The approximate search for the nearest neighbor (ANNS) is a fundamental vector search technique that efficiently identifies similar elements in high -dimension vector spaces. Traditionally, Anns has served as a backbone for recovery engines and recommendation systems, however, struggle to maintain the rhythm of modern transformers architectures that use higher dimensions of dimensions and larger data sets. Unlike deep learning systems that can be scaled horizontally due to their nature without a state, Anns remains centralized, creating a severe performance of a single machine performance. Empirical tests with data sets at a scale of 100 million scale reveal that even the latest generation CPU implementations of the small navigable hierarchical algorithm (HNSW) cannot maintain adequate performance as vector dimensions increase.

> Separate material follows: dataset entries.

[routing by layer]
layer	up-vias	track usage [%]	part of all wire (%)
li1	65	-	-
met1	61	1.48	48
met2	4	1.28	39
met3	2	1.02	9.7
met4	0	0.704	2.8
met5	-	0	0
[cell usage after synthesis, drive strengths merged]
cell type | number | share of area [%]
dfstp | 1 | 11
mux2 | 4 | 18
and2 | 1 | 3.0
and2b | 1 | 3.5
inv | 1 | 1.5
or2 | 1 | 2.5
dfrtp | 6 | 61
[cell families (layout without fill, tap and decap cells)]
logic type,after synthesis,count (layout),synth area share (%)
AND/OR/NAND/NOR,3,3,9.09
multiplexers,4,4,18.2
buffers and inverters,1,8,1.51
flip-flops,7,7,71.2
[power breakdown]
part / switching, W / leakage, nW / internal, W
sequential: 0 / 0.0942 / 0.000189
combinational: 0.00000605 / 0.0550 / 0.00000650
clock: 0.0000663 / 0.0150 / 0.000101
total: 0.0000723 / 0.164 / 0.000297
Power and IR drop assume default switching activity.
--- /design/flow/run.sh ---
#!/bin/bash
# OpenROAD 26Q1-2900-gdf79404cd8, Yosys 0.63+post, stock flow scripts
make -C /OpenROAD-flow-scripts/flow DESIGN_CONFIG=/design/flow/config.mk WORK_HOME=/design/flow/orfs finish
--- /design/flow/config.mk ---
export PLATFORM = sky130hd
export DESIGN_NAME = memory_bank
export DESIGN_NICKNAME = memory_bank
export VERILOG_FILES = /design/flow/design.v
export SDC_FILE = /design/flow/constraint.sdc
export NUM_CORES = 4
export LEC_CHECK = 1
export CORE_UTILIZATION = 30
export SYNTH_HDL_FRONTEND = slang
export SYNTH_MEMORY_MAX_BITS = 65536
--- /design/flow/constraint.sdc ---
current_design memory_bank

set clk_period 29.8
set clk_io_pct 0.2

create_clock -name clk0 -period $clk_period [get_ports {clk}]

set non_clock_inputs [all_inputs -no_clocks]
set_input_delay [expr $clk_period * $clk_io_pct] -clock clk0 $non_clock_inputs
set_output_delay [expr $clk_period * $clk_io_pct] -clock clk0 [all_outputs]
--- /design/flow/design.v ---
module memory_bank #(
  parameter int WIDTH = 32,
  parameter int DEPTH = 256
)(
  input  logic                 clk,
  input  logic                 we,
  input  logic [$clog2(DEPTH)-1:0] waddr,
  input  logic [WIDTH-1:0]     wdata,
  input  logic [$clog2(DEPTH)-1:0] raddr,
  output logic [WIDTH-1:0]     rdata
);
  logic [WIDTH-1:0] mem [0:DEPTH-1];
  always_ff @(posedge clk) begin
    if (we) mem[waddr] <= wdata;
    rdata <= mem[raddr];
  end
endmodule
==> metrics.yaml <==
critical_path:
  criticalPathCategory: "in -> reg"
  cp-end-kind: "register"
  cpPeakStageDelay_ps: 700
  crit_family: "buffers and inverters"
  worst_ep_arrival_time_ps: 13740
  slowest_stage: "buf_4"
  crit_chain: "buf_16 > buf_4 > buf_4 > buf_4 > buf_4 > buf_4 > buf_4 > buf_4 > buf_4 > mux4_2 > a21oi_1 > a21oi_1 > nand4_1 > nor2_1 > nor4bb_1"
  crit_top_cell: "buf_4"
  cp_num_buf_inv: 9
  start_kind: "input pin"
  cp_max_fo: 76
  worstPathRequired_ps: 30860
placement:
  dp_slack_ps: 15910
  routabilityCongestion: 0.965
  placed_area_sq_um: 339000
  hpwlAfterDp_mm: 586
  io_buffers: 81
  dp_cells: 28600
final_timing:
  fin_skew_ps: 68.7
  slew_violations: 6
  hold_viol_final: 0
  fin_ws_ps: 17120
  finalCritPeriodShare_pct: 42.6
  rsz0062_at_grt: "no"
  fin_tns_setup_ps: 0
  setup_violations: 0
  slew_headroom_pct: -15.8
  max_freq_ghz: 0.0789
  min_period_ps: 12680
  whs_ps: 1080
  worstMarginPinSlew_ps: 1740
synthesis:
  ys.flop_type: "edfxtp_1"
  ys.flops: 8224
  yosysTopAreaCell: "edfxtp_1"
  ys_cells: 14400
  synth_seq_share_pct: 78.1
  synth.distinct_cells: 62
  synth_chip_area_sq_um: 316000
  top_cells_by_area: "edfxtp_1, mux4_2, mux2i_1, o221ai_1, a21oi_1"
  avgSynthCellArea_sq_um: 21.9
  netlist_instances: 14400
  ys.warnings.count: 0
  syn_area_sq_um: 316000
  top_area_share_pct: 77.9
  ys_async_sr_fraction_pct: 0
  synth-edff-count: 8192
clocking:
  clock-sinks: 8224
  clk_latency_ps: 1170
  cts_made_buffers: 815
  cts_root_buf: "clkbuf_16"
  clk_pin_slew_worst_paths_ps: 60
  cts_max_level: 6
  postCtsSetupBuffers: 0
  clockBufferDepth: 4
  hold_buffers: 0
  cts_tree: "done"
  cts-resized-gates: 0
cells_and_area:
  stdcell_count: 30200
  final_util_pct: 34.7
  drive_gt1_share_pct: 25.6
  area_growth_syn_to_layout_pct: 15.4
  design_area_sq_um: 364000
worst_hold_path:
  hold_path_class: "reg -> reg"
grt:
  grt_usage_pct: 19.4
  antenna_found_initial: 83
  grt_pass1_wl_mm: 1330
  first_global_vias: 167000
  grt_max_degree: 94
  grt_overflow: 0
power:
  power.total_mw: 23.6
  ir_worst_vdd_mv: 0.0737
  power_density_nw_per_um2: 64.9
  leakagePower_nw: 113
run:
  warning_count: 27
  drv_cap: 2
status:
  violations: "antenna rules, capacitance limit, slew limit"
  outcome: "finished with violations"
die:
  rows: 376
  coreArea_sq_um: 1050000
  initCoreUtil_pct: 30.1
  die_w_mm: 1.03
  chipArea_sq_um: 1060000
  ios: 82
  chipHeight_mm: 1.03
drt:
  detail_route.first_pass.iterations: 9
  drtIter0Drc: 11200
  wl_mm: 964
  drcViolationCount: 0
  avgRoutedWirePerCell_um: 31.9
  ant_nets: 1
  viasPerCell: 5.15
  vias: 155000
## sequential cells by signal (all words and copies together) (netlist names)
signal  cells
rdata      32
mem      8192
## report_power, final
group	switching [mW]	internal, mW
clock	4.31	5.30
combinational	0.850	0.400
sequential	0.0410	12.8
## cell families after synthesis
logic type / Yosys count / share of synthesized area, %
DFF: 8224 / 78.1
buffers and inverters: 904 / 1.68
muxes: 2877 / 15.3
AOI/OAI and AO/OA: 1422 / 3.26
and+or+nand+nor: 1008 / 1.62
## cell type report
class                           instances  area, sq um
Fill cell                           95200       684000
Sequential cell                      8224       247000
Multi-Input combinational cell       5307        66400
Clock buffer                         1039        21500
Tap cell                            14000        17500
Timing Repair Buffer                 1076         8700
Clock inverter                        436         3170
Antenna cell                           87          218
Inverter                               27          116
## final timing paths
kind | start | end | slack, ps | cells after the start
min reg2reg | mem[114][3]$_DFFE_PP_ | rdata[3]$_DFF_P_ | 1080 | 6
max | raddr[0] | rdata[31]$_DFF_P_ | 17120 | 15
max reg2reg | mem[114][8]$_DFFE_PP_ | rdata[8]$_DFF_P_ | 25610 | 7
min | mem[114][3]$_DFFE_PP_ | rdata[3]$_DFF_P_ | 1080 | 6
## Yosys cell counts (all sizes together), types with 2 or more instances
cell type / instances
edfxtp: 8192
mux4: 1544
mux2i: 1234
buf: 490
clkbuf: 387
nor2: 383
o221ai: 383
a21oi: 313
o22ai: 181
nor3: 139
a22oi: 131
mux2: 99
a221oi: 97
nand3: 85
a211oi: 74
a2111oi: 67
nand4: 67
nand2: 63
nor2b: 59
nand2b: 53
o21ai: 50
nor4: 44
o211ai: 35
dfxtp: 32
or3: 28
a311oi: 26
inv: 26
or4: 25
a22o: 22
or2: 20
and4bb: 15
o2111ai: 10
a31oi: 9
nor4b: 9
o21a: 8
o31ai: 5
a211o: 4
nor4bb: 4
and2: 3
and3: 3
nand3b: 2
or3b: 2
## placed cells by master (no fill, tap or decap), drive strengths merged, types with 20 or more instances in the layout
master and instances:
a311oi 26, mux2 99, nand3 85, a22oi 131
a211oi 74, dfxtp 32, nor2b 59, clkinv 378
nor2 383, nand4 67, a2111oi 67, or4 25
a221oi 97, inv 56, bufinv 24, o21ai 50
buf 1032, nand2 63, or2 20, nor4 44
a21oi 313, o221ai 383, diode 87, clkbuf 1039
a22o 22, or3 28, clkdlybuf4s50 43, o211ai 35
nor3 139, mux4 1544, mux2i 1234, edfxtp 8192
o22ai 181, nand2b 53
## metal layers
layer | share of wire (%) | track usage, % | vias to the layer above
met5 | 0.37 | 2.77 | -
met4 | 5.9 | 8.98 | 93
met3 | 20 | 17.8 | 1864
li1 | - | - | 63600
met2 | 45 | 28.3 | 11200
met1 | 28 | 18.2 | 78600
## worst reg2reg max path: stages (launching register included)
cell and delay [ps]:
edfxtp_1 320, mux2i_1 60, o221ai_1 1000, nor3_1 160, a211oi_1 1230, nand4_1 690
nor2_1 440, and4bb_1 230
No activity file was given, so power comes from the tool's default toggle rates.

Previous research on large -scale ANNs have explored two optimization routes: Hardware index and acceleration structure improvements. The improved spatial partition of multiple Éndex inverted through the quantization of multiple codes, while PQFASTSCAN improved performance with SIMD and ADAC optimizations. Diskann and Spann introduced disk -based indexation for data sets at the scale of billions, addressing the challenges of the memory hierarchy through different approaches. The song and the Caffle achieved impressive speeds through the parallel of GPU, but remain limited by the GPU memory capacity. Bang handled the data sets at the scale of billions through the hybrid CPU-GPU processing, but lacked critical comparisons of the CPU baseline. These methods often sacrifice compatibility, precision or require specialized hardware.
Researchers at the Chinese University of Hong Kong, perceptual and interactive intelligence center, and Huawei technology Laboratory theory have proposed Piloten, a Hybrid CPU-GPU system designed to overcome the limitations of existing ANS implementations. Piloten addresses the challenge: CPU implementations only fight with computational demands, while GPU solutions are limited by limited memory capacity. Solve this problem using both the abundant RAM of the CPU and the parallel processing capabilities of the GPUs. In addition, it uses a transverse process of three -stage graphics, an accelerated subrograph by transverse GPU using dimensionally reduced vectors, CPU refinement and precise search with complete vectors.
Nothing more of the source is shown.